START MATERIAL PROVIDED

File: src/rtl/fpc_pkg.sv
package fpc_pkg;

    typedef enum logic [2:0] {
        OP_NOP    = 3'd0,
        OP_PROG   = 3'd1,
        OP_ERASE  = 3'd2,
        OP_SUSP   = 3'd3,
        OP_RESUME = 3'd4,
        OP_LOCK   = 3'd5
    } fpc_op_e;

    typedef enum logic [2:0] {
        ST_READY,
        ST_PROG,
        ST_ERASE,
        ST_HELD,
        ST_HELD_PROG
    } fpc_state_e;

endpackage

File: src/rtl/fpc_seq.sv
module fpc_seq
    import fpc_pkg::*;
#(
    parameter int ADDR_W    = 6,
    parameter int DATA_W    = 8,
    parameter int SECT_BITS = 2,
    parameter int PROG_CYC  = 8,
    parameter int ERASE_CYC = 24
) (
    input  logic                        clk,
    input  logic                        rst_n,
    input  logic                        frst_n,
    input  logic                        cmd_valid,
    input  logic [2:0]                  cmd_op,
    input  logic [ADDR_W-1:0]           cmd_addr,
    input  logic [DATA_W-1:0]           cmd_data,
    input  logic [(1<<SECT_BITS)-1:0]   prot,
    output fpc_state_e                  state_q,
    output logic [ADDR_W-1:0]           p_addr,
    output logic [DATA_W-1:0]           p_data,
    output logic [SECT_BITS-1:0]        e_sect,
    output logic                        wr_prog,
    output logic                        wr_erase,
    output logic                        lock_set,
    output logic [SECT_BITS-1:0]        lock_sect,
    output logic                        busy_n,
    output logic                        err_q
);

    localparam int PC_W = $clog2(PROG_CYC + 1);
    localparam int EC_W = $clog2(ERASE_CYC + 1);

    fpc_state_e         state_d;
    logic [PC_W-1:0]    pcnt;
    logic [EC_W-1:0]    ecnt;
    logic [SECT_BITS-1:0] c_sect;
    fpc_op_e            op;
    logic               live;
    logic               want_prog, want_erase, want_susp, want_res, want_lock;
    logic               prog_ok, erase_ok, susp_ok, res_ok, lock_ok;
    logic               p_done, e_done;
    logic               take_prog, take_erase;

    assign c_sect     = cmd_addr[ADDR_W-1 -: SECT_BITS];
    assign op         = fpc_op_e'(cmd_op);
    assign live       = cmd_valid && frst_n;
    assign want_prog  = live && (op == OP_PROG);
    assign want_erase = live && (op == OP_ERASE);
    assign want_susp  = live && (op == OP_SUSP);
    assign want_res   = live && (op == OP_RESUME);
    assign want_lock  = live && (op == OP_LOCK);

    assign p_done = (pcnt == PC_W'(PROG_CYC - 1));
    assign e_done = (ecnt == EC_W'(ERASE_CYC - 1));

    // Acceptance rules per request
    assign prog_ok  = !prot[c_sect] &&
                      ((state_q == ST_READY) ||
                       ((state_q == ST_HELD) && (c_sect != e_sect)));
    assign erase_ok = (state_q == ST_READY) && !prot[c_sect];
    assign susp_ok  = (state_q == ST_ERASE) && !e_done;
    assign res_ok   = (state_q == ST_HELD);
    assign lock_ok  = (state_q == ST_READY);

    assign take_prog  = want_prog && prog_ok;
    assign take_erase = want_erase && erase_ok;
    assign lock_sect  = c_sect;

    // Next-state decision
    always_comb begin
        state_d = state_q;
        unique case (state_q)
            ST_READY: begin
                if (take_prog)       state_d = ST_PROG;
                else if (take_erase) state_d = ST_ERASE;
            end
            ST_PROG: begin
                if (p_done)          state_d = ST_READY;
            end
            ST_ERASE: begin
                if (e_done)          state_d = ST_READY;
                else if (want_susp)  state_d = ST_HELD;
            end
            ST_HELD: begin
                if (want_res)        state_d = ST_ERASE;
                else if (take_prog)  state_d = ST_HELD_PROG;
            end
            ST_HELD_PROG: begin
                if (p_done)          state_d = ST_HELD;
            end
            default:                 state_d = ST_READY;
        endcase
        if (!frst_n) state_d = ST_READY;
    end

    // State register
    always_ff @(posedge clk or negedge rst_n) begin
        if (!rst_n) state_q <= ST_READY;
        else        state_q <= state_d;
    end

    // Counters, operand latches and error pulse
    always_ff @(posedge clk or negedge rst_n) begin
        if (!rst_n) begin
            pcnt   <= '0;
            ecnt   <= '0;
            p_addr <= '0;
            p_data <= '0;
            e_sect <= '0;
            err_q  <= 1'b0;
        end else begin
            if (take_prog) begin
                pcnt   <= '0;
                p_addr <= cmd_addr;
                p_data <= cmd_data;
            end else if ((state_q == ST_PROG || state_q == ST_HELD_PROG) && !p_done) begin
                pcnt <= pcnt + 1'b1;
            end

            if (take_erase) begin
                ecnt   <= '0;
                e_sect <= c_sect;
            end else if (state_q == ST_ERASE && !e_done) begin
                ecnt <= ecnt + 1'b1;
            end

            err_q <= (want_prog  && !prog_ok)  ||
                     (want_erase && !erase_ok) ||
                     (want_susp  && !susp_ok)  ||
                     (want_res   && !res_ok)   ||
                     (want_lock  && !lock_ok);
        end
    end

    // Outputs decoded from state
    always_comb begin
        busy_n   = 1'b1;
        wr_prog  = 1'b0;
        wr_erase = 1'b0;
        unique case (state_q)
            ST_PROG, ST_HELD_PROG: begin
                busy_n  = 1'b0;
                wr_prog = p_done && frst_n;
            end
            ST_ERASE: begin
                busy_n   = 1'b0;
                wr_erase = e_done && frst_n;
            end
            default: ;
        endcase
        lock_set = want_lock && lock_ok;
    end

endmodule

END MATERIAL PROVIDED

EXERCISE PROMPT:
All that should be written out is the stretch of lines above between the one holding "((state_q == ST_READY)" and the one holding "and error pulse", inclusive, exactly as given.

SOLUTION TO THE EXERCISE:
                      ((state_q == ST_READY) ||
                       ((state_q == ST_HELD) && (c_sect != e_sect)));
    assign erase_ok = (state_q == ST_READY) && !prot[c_sect];
    assign susp_ok  = (state_q == ST_ERASE) && !e_done;
    assign res_ok   = (state_q == ST_HELD);
    assign lock_ok  = (state_q == ST_READY);

    assign take_prog  = want_prog && prog_ok;
    assign take_erase = want_erase && erase_ok;
    assign lock_sect  = c_sect;

    // Next-state decision
    always_comb begin
        state_d = state_q;
        unique case (state_q)
            ST_READY: begin
                if (take_prog)       state_d = ST_PROG;
                else if (take_erase) state_d = ST_ERASE;
            end
            ST_PROG: begin
                if (p_done)          state_d = ST_READY;
            end
            ST_ERASE: begin
                if (e_done)          state_d = ST_READY;
                else if (want_susp)  state_d = ST_HELD;
            end
            ST_HELD: begin
                if (want_res)        state_d = ST_ERASE;
                else if (take_prog)  state_d = ST_HELD_PROG;
            end
            ST_HELD_PROG: begin
                if (p_done)          state_d = ST_HELD;
            end
            default:                 state_d = ST_READY;
        endcase
        if (!frst_n) state_d = ST_READY;
    end

    // State register
    always_ff @(posedge clk or negedge rst_n) begin
        if (!rst_n) state_q <= ST_READY;
        else        state_q <= state_d;
    end

    // Counters, operand latches and error pulse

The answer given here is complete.